A personal message from

Tiffany,

Founder of THRIVE

And I pivot again!

If you have come to THRIVE because your family is growing, congratulations on taking this step to owning your birth! If you have come as a doula or childbirth educator and want to put more tools in your toolbox, welcome and thank you for all your hard work. Regardless of what brings you to THRIVE, I promise you won’t regret the investment of your time and finances.

In August 2022, I resigned my license as a Registered Midwife in Ontario after more than 10 years, so that I could support freebirthing families as a Birth Coach.

Over these years I have developed a passion for empowering families to take control of their health care, make informed decisions and own their birth experiences. I can’t wait to pass on to you the tools and skills I’ve learned throughout my own journey, as both former/resigned midwife, Birth Coach and mother. You have no idea the joy it brings me when families stand up for themselves and their health! Thank you for opening your life to me and my passion project. See you soon!

Why Birth Coach (doula) instead of working as a Registered Midwife?

On my own journey I have come to learn that a “textbook birth” from the provider’s perspective may very well be remembered by the family as having been very traumatic. Research, and experience, has shown me that it’s not about the kind of birth you had; whether you had a water birth with oils diffusing and romantic music or a scheduled Caesarean, but rather it is primarily about the care you receive at the time of birth and the degree to which your autonomy was honoured and celebrated. 

Our Canadian healthcare system is still deeply steeped in paternalism, a remnant of birth being pushed from midwife-led home delivery to male physician-led hospital birth. This system encourages women to be “good patients” by donning a gown upon hospital admission and doing what the care provider says, lest you be considered “non-compliant”, which causes women and their families to have great difficulty speaking up for themselves and their babies. 

I felt myself moving in a different direction than typical Ontario maternity care and left my work of 10 years in February 2020, and before Covid hit, my family and I strongly considered moving to the US so that I could work in a birth centre/homebirth environment. I was so done with navigating the Ontario healthcare system as it stands, as a Midwife who was supposed to support her clients, but watched them get trampled as soon as they entered the hospital or accessed OB services.  

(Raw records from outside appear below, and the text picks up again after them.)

===== src/hw/rtl/register_memory_instruction_executor_assert.svh =====
// ============================================================================
// Assertion macros for the register/memory instruction executor
// Concurrent checks on internal control; ASSERT_OFF compiles them out.
// ============================================================================
`ifndef REGISTER_MEMORY_INSTRUCTION_EXECUTOR_ASSERT_SVH
`define REGISTER_MEMORY_INSTRUCTION_EXECUTOR_ASSERT_SVH
`ifndef ASSERT_OFF
// property must hold on every clock edge outside reset
`define RME_ASSERT(lbl, clk, rst_n, prop, msg) \
    lbl: assert property (@(posedge clk) disable iff (!rst_n) prop) else $error(msg);
// condition must never be true outside reset
`define RME_ASSERT_NEVER(lbl, clk, rst_n, cond, msg) \
    lbl: assert property (@(posedge clk) disable iff (!rst_n) !(cond)) else $error(msg);
`else
`define RME_ASSERT(lbl, clk, rst_n, prop, msg)
`define RME_ASSERT_NEVER(lbl, clk, rst_n, cond, msg)
`endif
`endif


===== src/hw/rtl/rme_pkg.sv =====
// ============================================================================
// rme_pkg
// Shared types and constants of the register/memory instruction executor.
// ============================================================================
package rme_pkg;

    localparam int DEF_MEM_BYTES   = 65536;
    localparam int DEF_IP_INDEX    = 31;
    localparam int DEF_INSTR_BYTES = 16;

    localparam int DATA_W      = 64;
    localparam int WORD_BYTES  = DATA_W / 8;
    localparam int NUM_REGS    = 32;
    localparam int REG_IDX_W   = $clog2(NUM_REGS);
    localparam int KIND_W      = 3;
    localparam int QUEUE_DEPTH = 2;

    // opcodes as they arrive on the input beat
    typedef enum logic [KIND_W-1:0] {
        OP_MOVE  = 3'd0,
        OP_SHL   = 3'd1,
        OP_SHR   = 3'd2,
        OP_LOAD  = 3'd3,
        OP_STORE = 3'd4,
        OP_HALT  = 3'd5
    } t_op;

    // operation class after decode; unknown opcodes become EX_NOP
    typedef enum logic [2:0] {
        EX_MOVE,
        EX_SHL,
        EX_SHR,
        EX_LOAD,
        EX_STORE,
        EX_HALT,
        EX_NOP
    } t_exec;

    typedef enum logic [1:0] {
        ST_READ,
        ST_EXEC,
        ST_LOAD
    } t_state;

    typedef struct packed {
        logic [KIND_W-1:0]    kind;
        logic [REG_IDX_W-1:0] src_reg;
        logic [REG_IDX_W-1:0] dst_reg;
        logic [DATA_W-1:0]    imm_value;
    } t_in_item;

    typedef struct packed {
        logic [DATA_W-1:0] dest_value;
        logic              access_skipped;
        logic              unknown_op;
        logic              halted;
    } t_out_item;

    typedef struct packed {
        t_exec                op;
        logic                 imm_nz;
        logic [REG_IDX_W-1:0] src;
        logic [REG_IDX_W-1:0] dst;
        logic [DATA_W-1:0]    imm;
    } t_cmd;

    typedef struct packed {
        logic                  rd_en;
        logic                  wr_en;
        logic [WORD_BYTES-1:0] even_be;
        logic [WORD_BYTES-1:0] odd_be;
    } t_mem_ctl;

endpackage


===== src/hw/rtl/rme_fifo.sv =====
// ============================================================================
// rme_fifo
// Short command queue between the decode front and the execution back end.
// ============================================================================
module rme_fifo import rme_pkg::*; (
    input  logic i_clk,
    input  logic i_rst_n,
    input  logic i_push,
    input  t_cmd i_data,
    input  logic i_pop,
    output t_cmd o_head,
    output logic o_empty,
    output logic o_full
);

    localparam int PTR_W = $clog2(QUEUE_DEPTH);
    localparam int CNT_W = $clog2(QUEUE_DEPTH + 1);
    localparam logic [PTR_W-1:0] LAST = PTR_W'(QUEUE_DEPTH - 1);

    t_cmd             r_buf [QUEUE_DEPTH];
    logic [PTR_W-1:0] r_wr_ptr, n_wr_ptr;
    logic [PTR_W-1:0] r_rd_ptr, n_rd_ptr;
    logic [CNT_W-1:0] r_cnt, n_cnt;

    always_comb begin
        n_wr_ptr = r_wr_ptr;
        n_rd_ptr = r_rd_ptr;
        if (i_push) begin
            n_wr_ptr = (r_wr_ptr == LAST) ? '0 : r_wr_ptr + 1'b1;
        end
        if (i_pop) begin
            n_rd_ptr = (r_rd_ptr == LAST) ? '0 : r_rd_ptr + 1'b1;
        end
        n_cnt = r_cnt + CNT_W'(i_push) - CNT_W'(i_pop);
    end

    always_ff @(posedge i_clk) begin
        if (!i_rst_n) begin
            r_wr_ptr <= '0;
            r_rd_ptr <= '0;
            r_cnt    <= '0;
        end else begin
            r_wr_ptr <= n_wr_ptr;
            r_rd_ptr <= n_rd_ptr;
            r_cnt    <= n_cnt;
        end
    end

    always_ff @(posedge i_clk) begin
        if (i_push) begin
            r_buf[r_wr_ptr] <= i_data;
        end
    end

    assign o_head  = r_buf[r_rd_ptr];
    assign o_empty = (r_cnt == '0);
    assign o_full  = (r_cnt == CNT_W'(QUEUE_DEPTH));

endmodule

From 2020-2022, I focused on creating online prenatal education content while doing occasional midwifery work through short-term locums, as I contemplated my next step in the birth work world. The more time I spent outside midwifery, being reminding of what TRUE physiologic birth looked like, and learning from alternative birth workers all over the province, I felt myself being pulled in this direction as an obvious next step. 

I am convinced that leaving midwifery allows me to be a better support to families who are choosing to freebirth or birth outside the system, who have also come to the conclusion that the medical-industrial complex is going to hell in a handbasket, and a new economy of birth support must rise.

My own birth stories

I am not the birth worker I was when my children were born, and a deep part of me aches to have a third chance to try at a physiologic birth, but I also know that my stories give depth and meaning to the work I do.

My son was born via Caesarean Section in 2016,  following a two-day 36+5 weeks gestation induction for low amniotic fluid. 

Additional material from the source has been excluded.